RECORDS TO PROCESS section start
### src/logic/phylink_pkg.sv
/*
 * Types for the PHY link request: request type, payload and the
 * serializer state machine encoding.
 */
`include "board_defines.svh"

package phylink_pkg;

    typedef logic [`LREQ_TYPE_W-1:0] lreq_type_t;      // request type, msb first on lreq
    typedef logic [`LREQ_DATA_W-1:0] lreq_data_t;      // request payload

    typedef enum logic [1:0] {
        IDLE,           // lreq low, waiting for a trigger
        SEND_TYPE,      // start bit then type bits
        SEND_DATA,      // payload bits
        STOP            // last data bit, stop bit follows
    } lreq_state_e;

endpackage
RECORDS TO PROCESS section end
RECORDS TO PROCESS section start
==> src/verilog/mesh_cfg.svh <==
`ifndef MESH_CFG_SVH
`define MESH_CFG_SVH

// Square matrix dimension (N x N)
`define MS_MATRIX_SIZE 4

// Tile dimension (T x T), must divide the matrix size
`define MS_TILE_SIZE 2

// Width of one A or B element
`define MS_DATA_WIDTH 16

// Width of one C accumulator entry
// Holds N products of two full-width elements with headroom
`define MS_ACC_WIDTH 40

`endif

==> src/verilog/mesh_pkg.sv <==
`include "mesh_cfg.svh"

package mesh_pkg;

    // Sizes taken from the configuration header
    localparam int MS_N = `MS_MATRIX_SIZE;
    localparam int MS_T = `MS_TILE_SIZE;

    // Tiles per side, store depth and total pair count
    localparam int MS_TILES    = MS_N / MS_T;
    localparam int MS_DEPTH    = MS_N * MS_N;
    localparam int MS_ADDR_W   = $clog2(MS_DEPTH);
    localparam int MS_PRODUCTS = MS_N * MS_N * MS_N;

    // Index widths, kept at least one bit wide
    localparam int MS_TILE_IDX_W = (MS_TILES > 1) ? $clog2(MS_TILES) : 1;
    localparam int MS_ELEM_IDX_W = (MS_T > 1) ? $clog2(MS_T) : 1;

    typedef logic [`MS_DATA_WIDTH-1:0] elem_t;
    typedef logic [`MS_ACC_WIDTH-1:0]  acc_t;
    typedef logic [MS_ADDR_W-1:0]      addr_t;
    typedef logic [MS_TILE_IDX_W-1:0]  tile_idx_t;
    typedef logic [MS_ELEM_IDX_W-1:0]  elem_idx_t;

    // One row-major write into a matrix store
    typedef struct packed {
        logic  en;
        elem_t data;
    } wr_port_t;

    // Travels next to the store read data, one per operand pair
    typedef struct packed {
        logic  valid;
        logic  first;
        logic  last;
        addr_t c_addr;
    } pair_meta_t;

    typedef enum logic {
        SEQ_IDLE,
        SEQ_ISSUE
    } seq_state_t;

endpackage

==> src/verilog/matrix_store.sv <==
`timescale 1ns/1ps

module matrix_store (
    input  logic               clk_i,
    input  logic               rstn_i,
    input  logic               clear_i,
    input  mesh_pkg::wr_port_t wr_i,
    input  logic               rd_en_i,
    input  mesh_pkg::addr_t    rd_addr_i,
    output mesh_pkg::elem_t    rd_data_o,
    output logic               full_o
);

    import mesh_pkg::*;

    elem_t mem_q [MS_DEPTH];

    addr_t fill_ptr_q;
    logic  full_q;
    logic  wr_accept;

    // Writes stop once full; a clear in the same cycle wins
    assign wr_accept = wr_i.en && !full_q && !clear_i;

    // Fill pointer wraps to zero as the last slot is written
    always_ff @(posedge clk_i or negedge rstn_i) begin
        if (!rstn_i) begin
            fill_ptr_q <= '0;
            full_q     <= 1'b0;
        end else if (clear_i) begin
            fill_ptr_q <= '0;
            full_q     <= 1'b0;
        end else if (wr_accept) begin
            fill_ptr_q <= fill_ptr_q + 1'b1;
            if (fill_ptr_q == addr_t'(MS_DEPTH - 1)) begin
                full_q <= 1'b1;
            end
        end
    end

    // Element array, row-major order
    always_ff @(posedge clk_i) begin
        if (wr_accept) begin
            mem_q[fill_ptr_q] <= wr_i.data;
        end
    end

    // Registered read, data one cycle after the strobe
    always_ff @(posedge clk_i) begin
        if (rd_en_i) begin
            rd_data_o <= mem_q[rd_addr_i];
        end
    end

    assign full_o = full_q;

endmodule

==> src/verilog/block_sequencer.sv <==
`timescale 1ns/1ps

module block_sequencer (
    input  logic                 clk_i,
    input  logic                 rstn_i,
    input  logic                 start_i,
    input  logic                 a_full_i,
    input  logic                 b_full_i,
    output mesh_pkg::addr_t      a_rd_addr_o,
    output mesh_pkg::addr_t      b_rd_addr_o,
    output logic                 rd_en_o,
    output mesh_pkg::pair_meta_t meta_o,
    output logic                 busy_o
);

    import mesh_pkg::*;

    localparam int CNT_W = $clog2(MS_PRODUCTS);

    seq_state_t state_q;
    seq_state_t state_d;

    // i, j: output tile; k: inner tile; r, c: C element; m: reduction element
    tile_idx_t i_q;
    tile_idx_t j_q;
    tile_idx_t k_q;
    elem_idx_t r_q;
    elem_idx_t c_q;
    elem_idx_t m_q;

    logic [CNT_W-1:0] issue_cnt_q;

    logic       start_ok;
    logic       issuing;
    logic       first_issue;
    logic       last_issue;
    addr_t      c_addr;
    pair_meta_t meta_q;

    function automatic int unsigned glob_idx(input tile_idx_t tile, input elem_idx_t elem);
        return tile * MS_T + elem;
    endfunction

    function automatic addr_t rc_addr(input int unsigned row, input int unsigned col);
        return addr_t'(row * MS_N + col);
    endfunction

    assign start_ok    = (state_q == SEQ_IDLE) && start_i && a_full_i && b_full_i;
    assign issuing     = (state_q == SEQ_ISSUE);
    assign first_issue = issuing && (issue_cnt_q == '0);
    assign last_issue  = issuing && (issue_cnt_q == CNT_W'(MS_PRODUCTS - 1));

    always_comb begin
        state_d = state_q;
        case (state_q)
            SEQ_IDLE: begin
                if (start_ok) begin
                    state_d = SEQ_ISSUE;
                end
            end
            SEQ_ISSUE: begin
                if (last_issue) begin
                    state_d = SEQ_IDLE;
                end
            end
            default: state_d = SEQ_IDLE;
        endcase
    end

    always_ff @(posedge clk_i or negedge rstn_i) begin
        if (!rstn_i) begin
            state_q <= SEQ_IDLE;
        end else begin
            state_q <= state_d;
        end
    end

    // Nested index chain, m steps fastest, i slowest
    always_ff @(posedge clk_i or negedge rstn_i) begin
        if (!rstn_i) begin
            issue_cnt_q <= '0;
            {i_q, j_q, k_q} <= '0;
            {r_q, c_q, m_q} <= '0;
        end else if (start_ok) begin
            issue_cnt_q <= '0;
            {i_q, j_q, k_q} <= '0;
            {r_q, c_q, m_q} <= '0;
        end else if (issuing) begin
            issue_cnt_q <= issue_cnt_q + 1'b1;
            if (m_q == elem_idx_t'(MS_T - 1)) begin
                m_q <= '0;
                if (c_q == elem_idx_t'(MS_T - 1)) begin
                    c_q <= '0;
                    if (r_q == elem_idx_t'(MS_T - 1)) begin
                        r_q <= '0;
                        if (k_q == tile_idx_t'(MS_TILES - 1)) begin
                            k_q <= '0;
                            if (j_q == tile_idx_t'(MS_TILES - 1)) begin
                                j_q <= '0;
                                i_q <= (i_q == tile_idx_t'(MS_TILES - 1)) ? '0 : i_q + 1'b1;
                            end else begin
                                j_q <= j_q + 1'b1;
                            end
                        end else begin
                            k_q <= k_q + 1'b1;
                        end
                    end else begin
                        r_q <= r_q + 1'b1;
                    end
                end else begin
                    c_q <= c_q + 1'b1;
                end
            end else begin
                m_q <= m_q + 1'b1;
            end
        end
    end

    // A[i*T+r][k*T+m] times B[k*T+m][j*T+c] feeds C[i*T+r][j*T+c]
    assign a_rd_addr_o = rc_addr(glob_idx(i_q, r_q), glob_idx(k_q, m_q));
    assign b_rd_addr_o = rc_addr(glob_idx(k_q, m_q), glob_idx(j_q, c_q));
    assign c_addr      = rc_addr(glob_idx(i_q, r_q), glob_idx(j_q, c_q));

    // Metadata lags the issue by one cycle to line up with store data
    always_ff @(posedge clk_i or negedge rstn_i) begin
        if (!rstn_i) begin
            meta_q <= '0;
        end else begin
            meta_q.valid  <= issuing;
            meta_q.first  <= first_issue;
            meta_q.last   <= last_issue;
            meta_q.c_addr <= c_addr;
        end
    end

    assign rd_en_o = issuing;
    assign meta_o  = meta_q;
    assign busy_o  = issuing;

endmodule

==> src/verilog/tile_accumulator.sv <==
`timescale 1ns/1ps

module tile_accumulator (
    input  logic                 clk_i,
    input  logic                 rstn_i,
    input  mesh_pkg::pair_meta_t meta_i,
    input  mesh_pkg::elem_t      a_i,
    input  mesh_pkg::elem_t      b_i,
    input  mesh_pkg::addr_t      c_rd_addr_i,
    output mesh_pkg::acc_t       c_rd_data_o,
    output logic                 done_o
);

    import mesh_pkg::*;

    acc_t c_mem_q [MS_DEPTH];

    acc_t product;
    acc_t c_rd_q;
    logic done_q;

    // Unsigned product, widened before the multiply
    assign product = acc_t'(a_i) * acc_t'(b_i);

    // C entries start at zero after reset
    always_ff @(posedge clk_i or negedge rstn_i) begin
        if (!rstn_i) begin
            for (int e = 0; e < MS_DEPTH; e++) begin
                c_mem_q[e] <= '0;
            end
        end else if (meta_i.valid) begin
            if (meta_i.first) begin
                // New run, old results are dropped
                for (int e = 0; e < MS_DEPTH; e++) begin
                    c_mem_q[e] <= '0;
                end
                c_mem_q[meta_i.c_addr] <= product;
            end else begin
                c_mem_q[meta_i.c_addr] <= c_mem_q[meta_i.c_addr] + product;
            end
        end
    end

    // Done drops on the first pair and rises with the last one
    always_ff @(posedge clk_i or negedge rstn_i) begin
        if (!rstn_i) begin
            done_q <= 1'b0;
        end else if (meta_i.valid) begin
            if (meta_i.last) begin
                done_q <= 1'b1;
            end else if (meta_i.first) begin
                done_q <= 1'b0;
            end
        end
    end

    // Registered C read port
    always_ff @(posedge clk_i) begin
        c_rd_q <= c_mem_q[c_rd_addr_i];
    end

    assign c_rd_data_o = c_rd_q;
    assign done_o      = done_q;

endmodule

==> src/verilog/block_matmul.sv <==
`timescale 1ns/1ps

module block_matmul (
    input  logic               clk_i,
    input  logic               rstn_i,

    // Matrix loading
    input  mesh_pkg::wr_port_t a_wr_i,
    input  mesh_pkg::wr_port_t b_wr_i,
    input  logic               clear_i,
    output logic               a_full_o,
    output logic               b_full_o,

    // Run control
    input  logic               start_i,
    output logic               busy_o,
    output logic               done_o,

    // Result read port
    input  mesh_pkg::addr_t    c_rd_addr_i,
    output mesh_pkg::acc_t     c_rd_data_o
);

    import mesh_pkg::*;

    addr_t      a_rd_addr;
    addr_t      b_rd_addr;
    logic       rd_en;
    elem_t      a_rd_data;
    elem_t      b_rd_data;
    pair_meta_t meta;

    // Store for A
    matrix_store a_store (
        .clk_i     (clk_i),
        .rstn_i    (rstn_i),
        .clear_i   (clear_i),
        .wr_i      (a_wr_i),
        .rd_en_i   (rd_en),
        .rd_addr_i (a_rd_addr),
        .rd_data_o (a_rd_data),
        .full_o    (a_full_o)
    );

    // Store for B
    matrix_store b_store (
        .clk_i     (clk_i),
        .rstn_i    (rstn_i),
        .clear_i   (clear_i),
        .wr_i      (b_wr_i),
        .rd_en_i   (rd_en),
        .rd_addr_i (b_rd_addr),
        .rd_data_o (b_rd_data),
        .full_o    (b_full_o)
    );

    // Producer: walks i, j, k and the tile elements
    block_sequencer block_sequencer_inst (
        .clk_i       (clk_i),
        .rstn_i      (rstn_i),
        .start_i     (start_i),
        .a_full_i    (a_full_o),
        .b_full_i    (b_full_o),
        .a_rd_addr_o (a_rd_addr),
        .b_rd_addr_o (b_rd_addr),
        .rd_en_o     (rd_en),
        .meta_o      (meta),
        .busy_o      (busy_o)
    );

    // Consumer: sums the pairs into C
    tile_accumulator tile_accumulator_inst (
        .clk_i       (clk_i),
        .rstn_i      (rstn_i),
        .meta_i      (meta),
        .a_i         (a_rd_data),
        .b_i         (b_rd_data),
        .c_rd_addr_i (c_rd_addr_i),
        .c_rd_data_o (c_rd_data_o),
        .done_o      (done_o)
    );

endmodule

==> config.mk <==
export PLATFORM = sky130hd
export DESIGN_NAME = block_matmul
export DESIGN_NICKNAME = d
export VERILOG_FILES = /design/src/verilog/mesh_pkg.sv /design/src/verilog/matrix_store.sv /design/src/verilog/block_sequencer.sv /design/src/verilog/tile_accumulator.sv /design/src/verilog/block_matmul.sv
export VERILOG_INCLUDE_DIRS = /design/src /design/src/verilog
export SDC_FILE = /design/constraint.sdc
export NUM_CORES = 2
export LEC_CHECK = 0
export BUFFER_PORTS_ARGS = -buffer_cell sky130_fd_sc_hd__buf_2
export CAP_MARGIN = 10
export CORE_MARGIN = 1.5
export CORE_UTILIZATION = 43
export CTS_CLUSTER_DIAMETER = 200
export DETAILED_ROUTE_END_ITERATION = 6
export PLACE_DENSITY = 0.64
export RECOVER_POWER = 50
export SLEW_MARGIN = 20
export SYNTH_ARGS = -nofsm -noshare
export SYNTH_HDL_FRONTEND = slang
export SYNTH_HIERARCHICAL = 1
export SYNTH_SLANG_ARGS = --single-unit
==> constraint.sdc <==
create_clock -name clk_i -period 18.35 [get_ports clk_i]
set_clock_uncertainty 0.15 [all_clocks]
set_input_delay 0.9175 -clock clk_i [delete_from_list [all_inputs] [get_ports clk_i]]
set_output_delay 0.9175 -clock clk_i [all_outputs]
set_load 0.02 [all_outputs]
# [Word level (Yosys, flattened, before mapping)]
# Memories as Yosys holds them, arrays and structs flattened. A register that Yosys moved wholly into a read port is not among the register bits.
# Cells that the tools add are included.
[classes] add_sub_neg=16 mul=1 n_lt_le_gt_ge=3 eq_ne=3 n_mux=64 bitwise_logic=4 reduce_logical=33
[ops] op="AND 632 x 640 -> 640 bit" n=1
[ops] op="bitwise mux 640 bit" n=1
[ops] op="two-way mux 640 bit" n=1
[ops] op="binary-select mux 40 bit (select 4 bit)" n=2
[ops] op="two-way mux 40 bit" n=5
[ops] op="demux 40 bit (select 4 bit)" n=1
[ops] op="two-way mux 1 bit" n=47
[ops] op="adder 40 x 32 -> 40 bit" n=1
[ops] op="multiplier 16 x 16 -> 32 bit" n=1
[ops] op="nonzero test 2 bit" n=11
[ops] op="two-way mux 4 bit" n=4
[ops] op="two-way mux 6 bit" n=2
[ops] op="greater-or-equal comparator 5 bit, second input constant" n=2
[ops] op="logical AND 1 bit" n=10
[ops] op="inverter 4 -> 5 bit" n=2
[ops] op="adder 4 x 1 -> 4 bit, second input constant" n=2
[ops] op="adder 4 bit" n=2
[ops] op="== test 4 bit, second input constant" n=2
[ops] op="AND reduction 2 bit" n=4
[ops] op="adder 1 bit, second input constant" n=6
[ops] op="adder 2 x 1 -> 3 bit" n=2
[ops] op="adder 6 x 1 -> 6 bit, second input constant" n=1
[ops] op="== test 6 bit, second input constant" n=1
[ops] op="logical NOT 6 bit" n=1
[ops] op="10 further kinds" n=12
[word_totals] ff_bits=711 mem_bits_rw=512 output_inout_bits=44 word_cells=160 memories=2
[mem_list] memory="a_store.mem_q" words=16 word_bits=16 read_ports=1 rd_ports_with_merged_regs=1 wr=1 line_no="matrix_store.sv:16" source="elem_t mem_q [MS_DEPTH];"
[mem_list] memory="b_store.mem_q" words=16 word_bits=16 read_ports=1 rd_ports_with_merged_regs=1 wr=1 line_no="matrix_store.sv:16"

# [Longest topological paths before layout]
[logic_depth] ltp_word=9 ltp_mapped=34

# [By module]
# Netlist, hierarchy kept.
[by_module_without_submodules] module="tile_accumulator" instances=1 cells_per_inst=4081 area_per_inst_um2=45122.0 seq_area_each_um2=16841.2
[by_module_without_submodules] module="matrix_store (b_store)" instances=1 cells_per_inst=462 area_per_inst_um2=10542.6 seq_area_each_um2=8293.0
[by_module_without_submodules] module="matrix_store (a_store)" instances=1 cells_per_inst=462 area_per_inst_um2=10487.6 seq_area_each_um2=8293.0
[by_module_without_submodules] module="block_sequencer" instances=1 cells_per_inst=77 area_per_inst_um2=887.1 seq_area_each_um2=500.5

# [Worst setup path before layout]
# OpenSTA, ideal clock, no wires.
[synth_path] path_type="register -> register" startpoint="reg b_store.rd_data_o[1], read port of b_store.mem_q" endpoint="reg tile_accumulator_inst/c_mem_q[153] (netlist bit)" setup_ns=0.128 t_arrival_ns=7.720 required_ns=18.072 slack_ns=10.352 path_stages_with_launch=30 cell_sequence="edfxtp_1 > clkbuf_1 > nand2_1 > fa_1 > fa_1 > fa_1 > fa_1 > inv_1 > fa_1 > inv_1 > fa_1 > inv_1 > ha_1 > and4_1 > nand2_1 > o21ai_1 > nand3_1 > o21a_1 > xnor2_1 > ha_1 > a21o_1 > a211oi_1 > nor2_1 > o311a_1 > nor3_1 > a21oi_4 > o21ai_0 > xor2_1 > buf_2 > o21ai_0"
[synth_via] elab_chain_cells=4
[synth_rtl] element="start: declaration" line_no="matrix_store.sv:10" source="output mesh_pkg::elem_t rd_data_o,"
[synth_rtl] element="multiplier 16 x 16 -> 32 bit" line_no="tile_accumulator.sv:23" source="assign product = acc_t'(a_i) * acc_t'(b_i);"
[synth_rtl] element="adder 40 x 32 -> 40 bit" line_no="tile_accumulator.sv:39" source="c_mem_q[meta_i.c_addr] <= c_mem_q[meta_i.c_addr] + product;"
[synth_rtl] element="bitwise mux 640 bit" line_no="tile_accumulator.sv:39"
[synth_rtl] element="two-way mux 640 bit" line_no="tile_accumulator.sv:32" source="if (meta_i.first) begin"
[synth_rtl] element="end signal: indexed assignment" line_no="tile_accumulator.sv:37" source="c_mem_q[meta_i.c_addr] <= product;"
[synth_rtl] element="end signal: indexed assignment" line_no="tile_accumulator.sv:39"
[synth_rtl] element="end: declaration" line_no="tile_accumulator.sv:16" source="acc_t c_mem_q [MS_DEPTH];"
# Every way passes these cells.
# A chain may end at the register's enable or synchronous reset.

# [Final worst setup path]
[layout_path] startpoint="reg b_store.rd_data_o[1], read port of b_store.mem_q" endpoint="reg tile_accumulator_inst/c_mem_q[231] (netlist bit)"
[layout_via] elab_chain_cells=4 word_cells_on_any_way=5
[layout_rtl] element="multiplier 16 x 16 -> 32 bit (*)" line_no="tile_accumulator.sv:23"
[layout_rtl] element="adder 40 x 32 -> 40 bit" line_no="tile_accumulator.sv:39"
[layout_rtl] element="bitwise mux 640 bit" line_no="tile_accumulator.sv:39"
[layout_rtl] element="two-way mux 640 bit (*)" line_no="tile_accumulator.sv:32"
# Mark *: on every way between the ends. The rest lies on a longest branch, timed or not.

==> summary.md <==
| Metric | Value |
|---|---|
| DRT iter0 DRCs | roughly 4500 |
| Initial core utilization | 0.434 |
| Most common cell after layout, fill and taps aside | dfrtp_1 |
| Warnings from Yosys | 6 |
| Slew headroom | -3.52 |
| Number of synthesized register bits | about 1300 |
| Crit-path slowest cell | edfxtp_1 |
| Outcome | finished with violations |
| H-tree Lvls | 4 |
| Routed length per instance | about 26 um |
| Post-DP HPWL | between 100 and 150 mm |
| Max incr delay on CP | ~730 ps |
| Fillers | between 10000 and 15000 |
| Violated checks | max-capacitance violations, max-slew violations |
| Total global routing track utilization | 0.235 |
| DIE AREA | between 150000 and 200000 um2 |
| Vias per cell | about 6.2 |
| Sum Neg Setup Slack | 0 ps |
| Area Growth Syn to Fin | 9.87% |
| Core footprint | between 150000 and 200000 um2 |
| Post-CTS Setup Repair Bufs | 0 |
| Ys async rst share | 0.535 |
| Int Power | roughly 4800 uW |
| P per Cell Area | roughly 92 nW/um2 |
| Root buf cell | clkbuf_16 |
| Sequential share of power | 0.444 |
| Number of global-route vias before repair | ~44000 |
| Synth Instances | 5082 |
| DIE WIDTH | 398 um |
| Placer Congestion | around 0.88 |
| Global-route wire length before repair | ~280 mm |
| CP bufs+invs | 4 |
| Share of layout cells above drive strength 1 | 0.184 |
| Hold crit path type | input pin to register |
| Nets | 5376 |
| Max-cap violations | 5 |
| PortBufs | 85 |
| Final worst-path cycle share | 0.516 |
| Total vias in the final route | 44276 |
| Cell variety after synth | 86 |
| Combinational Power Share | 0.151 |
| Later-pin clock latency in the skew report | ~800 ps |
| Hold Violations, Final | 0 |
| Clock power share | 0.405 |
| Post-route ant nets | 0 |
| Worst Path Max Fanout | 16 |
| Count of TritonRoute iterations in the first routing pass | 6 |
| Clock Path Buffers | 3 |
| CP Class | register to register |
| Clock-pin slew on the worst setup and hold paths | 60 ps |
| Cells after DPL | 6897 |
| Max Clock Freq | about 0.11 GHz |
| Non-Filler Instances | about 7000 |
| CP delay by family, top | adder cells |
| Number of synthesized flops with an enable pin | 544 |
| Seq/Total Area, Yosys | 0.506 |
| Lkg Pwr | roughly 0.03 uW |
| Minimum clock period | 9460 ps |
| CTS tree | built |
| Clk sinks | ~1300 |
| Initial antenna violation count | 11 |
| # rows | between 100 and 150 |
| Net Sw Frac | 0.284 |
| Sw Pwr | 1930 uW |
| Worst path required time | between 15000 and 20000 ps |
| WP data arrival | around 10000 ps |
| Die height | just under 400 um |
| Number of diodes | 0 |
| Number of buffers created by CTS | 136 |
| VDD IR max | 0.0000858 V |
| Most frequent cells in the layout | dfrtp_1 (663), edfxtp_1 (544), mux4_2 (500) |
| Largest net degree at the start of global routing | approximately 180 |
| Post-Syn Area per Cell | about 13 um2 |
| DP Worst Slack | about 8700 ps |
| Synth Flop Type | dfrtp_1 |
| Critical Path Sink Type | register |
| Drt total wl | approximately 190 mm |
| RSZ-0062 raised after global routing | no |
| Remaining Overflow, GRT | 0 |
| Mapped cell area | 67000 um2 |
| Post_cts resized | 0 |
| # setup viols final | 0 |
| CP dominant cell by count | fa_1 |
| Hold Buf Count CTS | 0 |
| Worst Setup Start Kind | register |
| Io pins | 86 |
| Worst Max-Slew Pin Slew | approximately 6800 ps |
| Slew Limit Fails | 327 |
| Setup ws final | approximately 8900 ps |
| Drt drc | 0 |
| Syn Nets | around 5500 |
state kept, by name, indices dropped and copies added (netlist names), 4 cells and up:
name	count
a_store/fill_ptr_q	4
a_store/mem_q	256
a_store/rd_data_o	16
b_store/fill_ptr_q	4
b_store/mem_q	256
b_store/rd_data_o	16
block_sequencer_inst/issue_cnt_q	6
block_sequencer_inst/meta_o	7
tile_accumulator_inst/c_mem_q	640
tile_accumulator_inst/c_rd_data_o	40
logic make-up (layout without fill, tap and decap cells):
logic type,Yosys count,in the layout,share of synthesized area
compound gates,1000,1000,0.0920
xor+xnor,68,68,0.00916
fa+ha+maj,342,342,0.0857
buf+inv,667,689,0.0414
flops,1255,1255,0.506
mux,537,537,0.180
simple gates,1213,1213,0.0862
RECORDS TO PROCESS section end
▶ WHAT THIS TASK INVOLVES
Go through the entries above and copy out every line that includes the word "return".

▶ EXERCISE SOLUTION
        return tile * MS_T + elem;
        return addr_t'(row * MS_N + col);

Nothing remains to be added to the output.